**WORK INSTRUCTIONS:** Below are the entries to work from; restate word for word the portion that opens with the line containing "area (µm²) |" and closes with the line containing "2715 | 20840 |", keeping both.
- - -
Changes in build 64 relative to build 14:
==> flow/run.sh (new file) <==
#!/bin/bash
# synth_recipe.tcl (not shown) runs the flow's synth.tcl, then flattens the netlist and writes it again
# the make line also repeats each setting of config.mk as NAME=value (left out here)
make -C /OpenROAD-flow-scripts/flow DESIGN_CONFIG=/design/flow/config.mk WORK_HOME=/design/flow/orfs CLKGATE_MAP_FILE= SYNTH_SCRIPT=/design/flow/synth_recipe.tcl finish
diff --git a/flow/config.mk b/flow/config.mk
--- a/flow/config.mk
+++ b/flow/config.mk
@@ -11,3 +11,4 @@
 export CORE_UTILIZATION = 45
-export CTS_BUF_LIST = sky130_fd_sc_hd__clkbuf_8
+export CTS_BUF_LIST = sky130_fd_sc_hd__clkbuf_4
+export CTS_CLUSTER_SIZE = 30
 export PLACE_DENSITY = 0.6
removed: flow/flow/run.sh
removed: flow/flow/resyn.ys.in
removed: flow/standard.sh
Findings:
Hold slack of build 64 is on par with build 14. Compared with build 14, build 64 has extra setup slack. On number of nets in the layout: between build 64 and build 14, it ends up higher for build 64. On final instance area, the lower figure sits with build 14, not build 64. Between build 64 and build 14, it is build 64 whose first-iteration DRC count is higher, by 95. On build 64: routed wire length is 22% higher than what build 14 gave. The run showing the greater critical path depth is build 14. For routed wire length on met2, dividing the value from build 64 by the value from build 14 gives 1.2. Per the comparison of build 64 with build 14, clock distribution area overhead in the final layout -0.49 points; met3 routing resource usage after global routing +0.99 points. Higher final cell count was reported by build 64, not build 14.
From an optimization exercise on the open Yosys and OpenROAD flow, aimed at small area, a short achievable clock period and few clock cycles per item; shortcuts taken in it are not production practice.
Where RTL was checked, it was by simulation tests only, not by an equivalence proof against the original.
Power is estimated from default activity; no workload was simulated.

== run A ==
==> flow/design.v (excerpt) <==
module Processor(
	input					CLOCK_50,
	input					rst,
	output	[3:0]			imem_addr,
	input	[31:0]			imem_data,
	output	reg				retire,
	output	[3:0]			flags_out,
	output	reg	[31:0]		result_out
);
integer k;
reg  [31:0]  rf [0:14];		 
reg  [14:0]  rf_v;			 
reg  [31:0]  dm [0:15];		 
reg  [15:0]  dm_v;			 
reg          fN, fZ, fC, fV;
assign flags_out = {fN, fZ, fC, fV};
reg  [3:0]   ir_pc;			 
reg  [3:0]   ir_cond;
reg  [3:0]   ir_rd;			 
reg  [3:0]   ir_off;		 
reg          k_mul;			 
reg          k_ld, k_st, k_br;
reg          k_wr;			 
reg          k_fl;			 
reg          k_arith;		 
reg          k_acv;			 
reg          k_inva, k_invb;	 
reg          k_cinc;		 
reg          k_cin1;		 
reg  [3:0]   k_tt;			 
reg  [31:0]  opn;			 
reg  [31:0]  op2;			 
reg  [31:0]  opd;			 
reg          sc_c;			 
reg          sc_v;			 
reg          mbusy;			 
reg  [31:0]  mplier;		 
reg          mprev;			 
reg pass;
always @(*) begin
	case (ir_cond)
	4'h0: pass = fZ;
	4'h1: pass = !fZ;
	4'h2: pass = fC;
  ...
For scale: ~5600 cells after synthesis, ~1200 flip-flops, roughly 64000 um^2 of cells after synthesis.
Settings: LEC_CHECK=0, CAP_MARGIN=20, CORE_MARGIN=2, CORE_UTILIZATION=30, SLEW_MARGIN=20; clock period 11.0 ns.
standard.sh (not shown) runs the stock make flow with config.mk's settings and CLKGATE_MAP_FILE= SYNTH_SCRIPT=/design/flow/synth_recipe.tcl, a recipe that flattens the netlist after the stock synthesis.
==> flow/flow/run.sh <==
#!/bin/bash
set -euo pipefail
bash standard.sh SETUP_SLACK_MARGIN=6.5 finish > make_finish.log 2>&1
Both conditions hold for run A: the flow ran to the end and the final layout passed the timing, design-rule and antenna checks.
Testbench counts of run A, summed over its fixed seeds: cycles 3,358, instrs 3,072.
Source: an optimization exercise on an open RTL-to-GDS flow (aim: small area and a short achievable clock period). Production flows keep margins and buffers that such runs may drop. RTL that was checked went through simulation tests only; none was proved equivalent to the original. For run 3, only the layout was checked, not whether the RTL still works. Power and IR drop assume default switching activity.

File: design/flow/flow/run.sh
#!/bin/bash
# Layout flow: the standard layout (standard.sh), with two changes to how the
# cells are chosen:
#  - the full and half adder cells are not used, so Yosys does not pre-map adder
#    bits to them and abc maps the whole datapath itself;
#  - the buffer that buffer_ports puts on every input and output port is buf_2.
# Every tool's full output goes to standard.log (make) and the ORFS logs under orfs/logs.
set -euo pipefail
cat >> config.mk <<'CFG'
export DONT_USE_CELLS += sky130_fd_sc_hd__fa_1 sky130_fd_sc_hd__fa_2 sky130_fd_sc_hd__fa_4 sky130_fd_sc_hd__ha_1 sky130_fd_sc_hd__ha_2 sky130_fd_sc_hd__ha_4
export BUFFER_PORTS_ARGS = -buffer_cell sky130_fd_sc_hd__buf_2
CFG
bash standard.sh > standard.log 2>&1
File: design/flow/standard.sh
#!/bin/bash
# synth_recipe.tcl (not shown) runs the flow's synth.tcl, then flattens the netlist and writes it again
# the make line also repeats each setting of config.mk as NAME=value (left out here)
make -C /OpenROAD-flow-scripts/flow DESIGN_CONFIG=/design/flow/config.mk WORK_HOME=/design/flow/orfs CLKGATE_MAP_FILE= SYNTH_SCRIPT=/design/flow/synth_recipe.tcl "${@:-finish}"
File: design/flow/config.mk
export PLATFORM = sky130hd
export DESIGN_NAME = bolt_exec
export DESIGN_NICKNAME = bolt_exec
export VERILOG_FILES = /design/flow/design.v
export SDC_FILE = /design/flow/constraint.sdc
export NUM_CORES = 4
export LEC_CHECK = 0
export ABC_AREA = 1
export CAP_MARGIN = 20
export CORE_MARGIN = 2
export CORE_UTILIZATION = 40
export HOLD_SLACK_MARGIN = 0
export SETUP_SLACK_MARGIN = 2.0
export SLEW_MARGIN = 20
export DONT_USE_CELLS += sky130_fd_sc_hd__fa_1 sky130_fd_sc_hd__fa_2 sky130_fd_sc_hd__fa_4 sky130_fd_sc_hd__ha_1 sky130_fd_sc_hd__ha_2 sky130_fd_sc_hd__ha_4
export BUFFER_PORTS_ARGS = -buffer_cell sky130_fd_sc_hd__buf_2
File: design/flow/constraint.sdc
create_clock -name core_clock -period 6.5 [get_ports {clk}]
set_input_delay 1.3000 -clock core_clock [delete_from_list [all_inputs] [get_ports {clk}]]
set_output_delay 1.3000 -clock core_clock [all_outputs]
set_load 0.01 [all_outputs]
- - -
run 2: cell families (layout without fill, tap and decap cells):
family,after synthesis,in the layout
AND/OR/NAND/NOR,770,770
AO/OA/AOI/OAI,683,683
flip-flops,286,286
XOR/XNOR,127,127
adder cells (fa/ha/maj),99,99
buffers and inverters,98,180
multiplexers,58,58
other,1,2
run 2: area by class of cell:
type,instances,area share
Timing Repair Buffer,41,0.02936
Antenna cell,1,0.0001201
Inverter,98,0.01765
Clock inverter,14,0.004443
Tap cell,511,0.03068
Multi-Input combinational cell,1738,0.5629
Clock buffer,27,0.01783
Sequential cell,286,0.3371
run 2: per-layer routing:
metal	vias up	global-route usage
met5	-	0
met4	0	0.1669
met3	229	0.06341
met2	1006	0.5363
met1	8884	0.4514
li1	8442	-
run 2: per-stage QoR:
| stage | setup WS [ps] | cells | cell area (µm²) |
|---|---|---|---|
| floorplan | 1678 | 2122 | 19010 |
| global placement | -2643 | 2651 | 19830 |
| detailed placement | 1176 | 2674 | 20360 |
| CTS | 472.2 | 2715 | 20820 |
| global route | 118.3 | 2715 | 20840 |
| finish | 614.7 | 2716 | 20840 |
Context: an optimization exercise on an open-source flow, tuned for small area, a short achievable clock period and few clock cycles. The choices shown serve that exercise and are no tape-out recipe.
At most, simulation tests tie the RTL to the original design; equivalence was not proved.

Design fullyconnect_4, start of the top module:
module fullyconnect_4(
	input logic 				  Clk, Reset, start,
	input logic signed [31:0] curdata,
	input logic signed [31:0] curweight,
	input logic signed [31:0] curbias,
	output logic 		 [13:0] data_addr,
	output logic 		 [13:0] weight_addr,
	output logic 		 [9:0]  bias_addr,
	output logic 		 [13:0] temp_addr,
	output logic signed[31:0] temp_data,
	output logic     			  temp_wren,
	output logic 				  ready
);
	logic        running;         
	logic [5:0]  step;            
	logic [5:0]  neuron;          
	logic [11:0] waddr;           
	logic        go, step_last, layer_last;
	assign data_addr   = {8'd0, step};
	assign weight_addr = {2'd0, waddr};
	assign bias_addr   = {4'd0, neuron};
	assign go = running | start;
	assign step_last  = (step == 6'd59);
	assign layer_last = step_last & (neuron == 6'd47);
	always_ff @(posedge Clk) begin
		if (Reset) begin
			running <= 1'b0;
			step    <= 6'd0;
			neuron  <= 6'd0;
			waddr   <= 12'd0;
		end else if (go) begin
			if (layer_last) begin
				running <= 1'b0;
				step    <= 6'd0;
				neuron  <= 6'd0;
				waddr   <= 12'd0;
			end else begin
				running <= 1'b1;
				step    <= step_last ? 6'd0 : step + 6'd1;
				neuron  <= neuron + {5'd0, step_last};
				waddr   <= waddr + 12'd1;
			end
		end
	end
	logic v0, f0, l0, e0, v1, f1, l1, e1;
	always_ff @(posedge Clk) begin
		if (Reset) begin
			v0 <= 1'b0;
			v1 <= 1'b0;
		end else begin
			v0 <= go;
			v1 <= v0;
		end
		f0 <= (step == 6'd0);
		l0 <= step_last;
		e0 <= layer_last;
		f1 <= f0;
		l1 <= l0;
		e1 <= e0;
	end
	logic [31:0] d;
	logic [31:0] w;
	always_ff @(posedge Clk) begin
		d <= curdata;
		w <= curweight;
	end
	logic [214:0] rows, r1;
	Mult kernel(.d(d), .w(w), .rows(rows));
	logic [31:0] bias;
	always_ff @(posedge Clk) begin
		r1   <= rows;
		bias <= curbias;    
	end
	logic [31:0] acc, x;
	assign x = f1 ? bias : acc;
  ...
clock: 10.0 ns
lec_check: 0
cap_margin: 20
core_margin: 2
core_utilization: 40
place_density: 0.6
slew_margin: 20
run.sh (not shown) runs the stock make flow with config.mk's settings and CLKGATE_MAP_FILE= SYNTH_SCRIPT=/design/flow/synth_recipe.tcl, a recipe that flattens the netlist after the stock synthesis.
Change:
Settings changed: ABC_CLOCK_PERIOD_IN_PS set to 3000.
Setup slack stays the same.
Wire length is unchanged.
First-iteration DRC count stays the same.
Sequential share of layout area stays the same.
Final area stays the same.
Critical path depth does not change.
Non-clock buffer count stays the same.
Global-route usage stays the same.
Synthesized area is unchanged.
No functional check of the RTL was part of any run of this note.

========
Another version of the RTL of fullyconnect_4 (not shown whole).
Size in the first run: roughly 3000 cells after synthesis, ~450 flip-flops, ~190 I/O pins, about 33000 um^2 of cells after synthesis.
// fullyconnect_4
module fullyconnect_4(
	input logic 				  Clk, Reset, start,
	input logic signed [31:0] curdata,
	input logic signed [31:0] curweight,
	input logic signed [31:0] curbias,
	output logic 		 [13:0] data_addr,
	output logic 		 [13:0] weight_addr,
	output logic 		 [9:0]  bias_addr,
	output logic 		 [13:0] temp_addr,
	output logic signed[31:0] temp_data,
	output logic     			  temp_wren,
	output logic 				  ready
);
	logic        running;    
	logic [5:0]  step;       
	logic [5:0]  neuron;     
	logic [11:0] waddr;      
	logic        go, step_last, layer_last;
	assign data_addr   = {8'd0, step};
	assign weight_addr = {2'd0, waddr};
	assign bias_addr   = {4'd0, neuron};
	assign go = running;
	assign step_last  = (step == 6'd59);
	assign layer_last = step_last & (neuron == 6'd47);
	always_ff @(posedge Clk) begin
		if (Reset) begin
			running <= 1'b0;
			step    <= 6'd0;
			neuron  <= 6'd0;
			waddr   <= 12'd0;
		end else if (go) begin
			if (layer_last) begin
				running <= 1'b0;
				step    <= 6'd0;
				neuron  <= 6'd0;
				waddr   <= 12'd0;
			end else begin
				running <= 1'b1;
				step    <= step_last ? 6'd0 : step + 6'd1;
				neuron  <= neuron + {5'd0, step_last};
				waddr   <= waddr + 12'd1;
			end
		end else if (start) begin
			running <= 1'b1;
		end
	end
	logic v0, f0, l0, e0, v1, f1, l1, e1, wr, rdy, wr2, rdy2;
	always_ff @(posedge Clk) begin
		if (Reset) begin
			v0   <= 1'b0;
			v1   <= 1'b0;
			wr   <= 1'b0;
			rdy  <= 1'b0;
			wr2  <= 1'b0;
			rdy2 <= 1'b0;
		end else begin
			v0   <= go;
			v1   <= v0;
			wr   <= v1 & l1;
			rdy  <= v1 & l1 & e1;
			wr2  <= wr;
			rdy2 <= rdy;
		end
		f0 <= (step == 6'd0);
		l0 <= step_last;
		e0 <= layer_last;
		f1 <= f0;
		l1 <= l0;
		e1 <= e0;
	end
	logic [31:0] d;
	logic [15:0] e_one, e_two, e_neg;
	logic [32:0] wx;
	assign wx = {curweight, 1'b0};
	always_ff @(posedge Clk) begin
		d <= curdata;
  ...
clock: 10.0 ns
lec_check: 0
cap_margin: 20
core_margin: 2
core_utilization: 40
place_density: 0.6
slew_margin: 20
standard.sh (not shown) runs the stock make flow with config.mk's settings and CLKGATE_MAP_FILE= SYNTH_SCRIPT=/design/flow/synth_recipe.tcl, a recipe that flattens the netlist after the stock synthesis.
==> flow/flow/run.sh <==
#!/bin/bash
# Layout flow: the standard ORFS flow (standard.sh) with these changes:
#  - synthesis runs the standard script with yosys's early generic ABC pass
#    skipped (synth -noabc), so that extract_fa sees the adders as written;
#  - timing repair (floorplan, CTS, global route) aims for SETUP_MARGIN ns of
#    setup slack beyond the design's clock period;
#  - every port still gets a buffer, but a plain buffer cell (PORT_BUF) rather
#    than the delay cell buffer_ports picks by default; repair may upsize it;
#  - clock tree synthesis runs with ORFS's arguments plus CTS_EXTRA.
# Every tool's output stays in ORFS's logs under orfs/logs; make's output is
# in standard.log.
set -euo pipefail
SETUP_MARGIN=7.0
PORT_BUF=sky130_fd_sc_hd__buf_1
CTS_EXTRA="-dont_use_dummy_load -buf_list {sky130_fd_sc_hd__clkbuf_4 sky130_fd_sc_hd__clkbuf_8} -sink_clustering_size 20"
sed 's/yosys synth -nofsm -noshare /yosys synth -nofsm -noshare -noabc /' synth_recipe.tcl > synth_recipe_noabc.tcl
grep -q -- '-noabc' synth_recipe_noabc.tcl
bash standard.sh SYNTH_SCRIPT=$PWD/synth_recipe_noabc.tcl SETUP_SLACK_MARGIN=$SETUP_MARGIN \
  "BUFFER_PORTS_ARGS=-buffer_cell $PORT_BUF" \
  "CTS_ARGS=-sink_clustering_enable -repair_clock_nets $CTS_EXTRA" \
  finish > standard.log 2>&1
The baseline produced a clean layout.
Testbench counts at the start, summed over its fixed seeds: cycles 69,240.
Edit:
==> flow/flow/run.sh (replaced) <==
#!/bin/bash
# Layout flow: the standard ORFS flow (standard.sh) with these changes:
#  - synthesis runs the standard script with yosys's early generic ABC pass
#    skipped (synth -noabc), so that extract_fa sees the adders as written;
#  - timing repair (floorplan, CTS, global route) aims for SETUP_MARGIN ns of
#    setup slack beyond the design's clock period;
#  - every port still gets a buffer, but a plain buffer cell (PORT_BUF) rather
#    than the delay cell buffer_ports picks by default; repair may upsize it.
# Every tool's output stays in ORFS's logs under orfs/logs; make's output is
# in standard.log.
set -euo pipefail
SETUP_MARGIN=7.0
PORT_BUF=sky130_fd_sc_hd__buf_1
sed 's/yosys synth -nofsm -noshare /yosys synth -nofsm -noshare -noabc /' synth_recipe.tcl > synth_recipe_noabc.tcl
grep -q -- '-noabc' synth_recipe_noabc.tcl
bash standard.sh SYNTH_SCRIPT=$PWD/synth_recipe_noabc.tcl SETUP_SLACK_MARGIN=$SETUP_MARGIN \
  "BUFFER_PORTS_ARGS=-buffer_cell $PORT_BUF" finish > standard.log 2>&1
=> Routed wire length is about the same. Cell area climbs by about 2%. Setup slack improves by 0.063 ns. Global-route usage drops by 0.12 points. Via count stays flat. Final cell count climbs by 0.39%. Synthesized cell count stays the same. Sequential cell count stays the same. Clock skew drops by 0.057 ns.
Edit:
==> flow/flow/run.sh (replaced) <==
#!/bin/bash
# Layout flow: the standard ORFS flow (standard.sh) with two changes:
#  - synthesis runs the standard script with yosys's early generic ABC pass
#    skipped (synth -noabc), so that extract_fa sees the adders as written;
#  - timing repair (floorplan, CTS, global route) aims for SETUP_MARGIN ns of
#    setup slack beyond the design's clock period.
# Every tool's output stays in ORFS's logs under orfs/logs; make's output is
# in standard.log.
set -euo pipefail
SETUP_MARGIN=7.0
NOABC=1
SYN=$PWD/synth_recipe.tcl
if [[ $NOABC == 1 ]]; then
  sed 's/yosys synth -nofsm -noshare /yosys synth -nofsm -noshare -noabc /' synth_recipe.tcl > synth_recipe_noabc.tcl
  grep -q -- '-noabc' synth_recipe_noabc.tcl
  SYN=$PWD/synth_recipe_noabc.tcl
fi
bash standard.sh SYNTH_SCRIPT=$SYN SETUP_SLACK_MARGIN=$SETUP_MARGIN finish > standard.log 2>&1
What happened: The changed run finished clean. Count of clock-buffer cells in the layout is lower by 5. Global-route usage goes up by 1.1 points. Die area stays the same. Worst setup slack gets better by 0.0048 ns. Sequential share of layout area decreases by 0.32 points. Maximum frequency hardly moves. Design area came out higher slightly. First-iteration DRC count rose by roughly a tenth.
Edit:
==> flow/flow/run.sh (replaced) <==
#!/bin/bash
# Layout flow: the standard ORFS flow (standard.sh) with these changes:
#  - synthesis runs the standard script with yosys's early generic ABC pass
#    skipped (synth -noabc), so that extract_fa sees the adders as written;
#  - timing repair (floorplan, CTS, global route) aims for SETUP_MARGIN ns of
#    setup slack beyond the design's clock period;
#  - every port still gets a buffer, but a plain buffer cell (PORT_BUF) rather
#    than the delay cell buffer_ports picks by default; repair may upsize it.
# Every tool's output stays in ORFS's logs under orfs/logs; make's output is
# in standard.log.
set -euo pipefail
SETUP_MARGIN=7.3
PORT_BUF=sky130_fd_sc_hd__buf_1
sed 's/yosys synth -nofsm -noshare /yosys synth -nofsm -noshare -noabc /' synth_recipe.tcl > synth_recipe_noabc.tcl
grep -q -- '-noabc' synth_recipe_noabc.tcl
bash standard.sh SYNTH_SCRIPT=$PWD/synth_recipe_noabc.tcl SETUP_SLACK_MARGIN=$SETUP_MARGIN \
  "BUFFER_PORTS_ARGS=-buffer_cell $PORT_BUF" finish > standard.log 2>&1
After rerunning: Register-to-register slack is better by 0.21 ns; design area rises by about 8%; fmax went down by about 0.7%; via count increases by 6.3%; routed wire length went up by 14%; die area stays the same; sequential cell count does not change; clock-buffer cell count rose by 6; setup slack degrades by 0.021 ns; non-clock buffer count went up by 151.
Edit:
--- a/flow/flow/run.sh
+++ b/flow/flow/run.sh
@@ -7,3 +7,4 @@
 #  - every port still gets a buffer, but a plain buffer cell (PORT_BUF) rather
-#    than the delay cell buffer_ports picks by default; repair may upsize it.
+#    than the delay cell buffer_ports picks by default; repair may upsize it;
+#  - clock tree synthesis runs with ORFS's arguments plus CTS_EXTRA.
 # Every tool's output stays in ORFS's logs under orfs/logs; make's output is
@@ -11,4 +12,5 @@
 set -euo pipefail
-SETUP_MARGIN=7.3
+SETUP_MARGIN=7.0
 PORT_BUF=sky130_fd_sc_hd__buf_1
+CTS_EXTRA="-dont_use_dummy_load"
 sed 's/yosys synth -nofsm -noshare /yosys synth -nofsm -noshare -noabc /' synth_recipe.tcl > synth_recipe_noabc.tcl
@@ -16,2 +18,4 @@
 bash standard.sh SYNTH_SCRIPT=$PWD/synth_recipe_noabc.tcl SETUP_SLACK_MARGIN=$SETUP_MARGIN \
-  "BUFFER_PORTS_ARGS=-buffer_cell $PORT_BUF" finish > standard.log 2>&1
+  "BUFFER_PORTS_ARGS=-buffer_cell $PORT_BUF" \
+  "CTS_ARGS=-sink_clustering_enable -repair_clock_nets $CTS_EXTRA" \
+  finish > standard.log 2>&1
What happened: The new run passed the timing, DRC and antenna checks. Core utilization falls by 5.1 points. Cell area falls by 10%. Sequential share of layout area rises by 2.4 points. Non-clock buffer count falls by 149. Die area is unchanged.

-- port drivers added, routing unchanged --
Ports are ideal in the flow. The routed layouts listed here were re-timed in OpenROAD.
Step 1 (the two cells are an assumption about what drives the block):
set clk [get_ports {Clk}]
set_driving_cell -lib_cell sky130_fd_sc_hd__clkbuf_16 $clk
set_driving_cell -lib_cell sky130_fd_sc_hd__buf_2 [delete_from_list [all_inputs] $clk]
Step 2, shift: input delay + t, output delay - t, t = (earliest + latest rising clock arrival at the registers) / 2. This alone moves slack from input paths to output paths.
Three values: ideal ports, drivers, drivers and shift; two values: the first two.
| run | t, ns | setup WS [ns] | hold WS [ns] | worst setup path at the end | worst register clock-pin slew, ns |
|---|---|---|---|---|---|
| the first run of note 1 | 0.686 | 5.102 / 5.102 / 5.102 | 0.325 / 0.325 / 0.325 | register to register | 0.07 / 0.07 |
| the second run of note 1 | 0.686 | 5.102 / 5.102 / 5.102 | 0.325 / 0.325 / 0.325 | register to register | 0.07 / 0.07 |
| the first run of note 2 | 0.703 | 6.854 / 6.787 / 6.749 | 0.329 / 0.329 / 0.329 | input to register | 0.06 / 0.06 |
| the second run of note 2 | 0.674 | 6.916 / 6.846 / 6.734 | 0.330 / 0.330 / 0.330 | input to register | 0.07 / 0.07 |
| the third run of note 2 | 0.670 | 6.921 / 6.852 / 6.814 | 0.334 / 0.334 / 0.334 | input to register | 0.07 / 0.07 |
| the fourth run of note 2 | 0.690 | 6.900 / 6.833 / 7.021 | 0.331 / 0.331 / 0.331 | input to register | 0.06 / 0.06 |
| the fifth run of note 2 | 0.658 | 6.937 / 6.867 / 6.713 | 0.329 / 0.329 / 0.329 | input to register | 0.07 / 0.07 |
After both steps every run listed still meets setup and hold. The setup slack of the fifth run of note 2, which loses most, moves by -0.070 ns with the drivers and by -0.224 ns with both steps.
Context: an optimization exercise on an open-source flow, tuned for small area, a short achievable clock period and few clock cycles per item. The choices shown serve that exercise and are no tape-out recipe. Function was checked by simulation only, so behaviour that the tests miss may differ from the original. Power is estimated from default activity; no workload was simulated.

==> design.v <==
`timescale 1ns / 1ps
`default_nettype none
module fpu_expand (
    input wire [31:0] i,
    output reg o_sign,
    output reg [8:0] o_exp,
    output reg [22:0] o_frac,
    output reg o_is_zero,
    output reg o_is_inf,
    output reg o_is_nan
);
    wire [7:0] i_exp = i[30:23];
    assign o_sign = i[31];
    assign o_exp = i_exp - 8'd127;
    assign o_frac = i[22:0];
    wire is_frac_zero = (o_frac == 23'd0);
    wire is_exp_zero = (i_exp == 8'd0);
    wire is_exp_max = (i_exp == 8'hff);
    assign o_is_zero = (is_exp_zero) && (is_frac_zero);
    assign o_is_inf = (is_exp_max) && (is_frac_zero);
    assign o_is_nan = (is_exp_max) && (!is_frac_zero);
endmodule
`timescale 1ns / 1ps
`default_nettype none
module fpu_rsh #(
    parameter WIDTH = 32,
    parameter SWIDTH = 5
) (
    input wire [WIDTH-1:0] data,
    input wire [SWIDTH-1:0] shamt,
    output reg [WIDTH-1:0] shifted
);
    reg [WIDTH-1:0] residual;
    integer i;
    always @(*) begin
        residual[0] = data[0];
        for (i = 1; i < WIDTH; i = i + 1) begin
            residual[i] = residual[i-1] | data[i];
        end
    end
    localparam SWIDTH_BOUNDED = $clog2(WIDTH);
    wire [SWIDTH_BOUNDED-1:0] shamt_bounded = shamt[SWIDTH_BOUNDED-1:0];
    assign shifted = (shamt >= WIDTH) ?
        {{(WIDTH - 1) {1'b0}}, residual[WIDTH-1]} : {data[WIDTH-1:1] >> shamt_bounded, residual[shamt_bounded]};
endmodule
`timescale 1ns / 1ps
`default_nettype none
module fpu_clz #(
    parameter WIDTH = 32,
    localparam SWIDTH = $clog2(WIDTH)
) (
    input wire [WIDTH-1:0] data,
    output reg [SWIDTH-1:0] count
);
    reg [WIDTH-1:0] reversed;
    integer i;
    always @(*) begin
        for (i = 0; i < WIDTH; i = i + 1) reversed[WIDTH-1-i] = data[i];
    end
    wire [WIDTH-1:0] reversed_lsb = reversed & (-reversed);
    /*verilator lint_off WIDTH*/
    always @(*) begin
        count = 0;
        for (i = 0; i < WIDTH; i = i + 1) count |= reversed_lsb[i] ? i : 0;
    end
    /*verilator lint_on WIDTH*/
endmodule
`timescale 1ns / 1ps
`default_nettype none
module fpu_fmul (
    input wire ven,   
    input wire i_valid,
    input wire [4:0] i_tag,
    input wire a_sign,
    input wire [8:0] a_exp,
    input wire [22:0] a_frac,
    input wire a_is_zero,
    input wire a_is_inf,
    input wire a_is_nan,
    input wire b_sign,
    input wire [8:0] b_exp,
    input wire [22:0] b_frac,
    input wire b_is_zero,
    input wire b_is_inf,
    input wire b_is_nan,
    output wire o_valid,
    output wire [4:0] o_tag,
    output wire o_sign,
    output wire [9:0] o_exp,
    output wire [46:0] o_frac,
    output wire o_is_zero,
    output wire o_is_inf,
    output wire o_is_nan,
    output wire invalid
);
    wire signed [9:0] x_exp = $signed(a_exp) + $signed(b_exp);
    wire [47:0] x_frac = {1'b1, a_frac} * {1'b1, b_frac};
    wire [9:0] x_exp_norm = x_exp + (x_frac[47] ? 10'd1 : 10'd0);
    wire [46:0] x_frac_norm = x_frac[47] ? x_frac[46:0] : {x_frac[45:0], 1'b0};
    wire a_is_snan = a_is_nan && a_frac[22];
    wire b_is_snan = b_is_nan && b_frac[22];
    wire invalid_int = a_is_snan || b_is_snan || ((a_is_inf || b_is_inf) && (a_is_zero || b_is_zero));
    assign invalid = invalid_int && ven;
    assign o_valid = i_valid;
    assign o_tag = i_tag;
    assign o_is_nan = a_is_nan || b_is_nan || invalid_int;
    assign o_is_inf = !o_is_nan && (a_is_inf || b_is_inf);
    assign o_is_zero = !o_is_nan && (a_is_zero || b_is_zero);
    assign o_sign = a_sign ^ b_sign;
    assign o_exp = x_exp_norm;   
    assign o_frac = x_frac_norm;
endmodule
- - -
**RESULT OF THIS EXERCISE:**
| stage | setup WS [ps] | cells | cell area (µm²) |
|---|---|---|---|
| floorplan | 1678 | 2122 | 19010 |
| global placement | -2643 | 2651 | 19830 |
| detailed placement | 1176 | 2674 | 20360 |
| CTS | 472.2 | 2715 | 20820 |
| global route | 118.3 | 2715 | 20840 |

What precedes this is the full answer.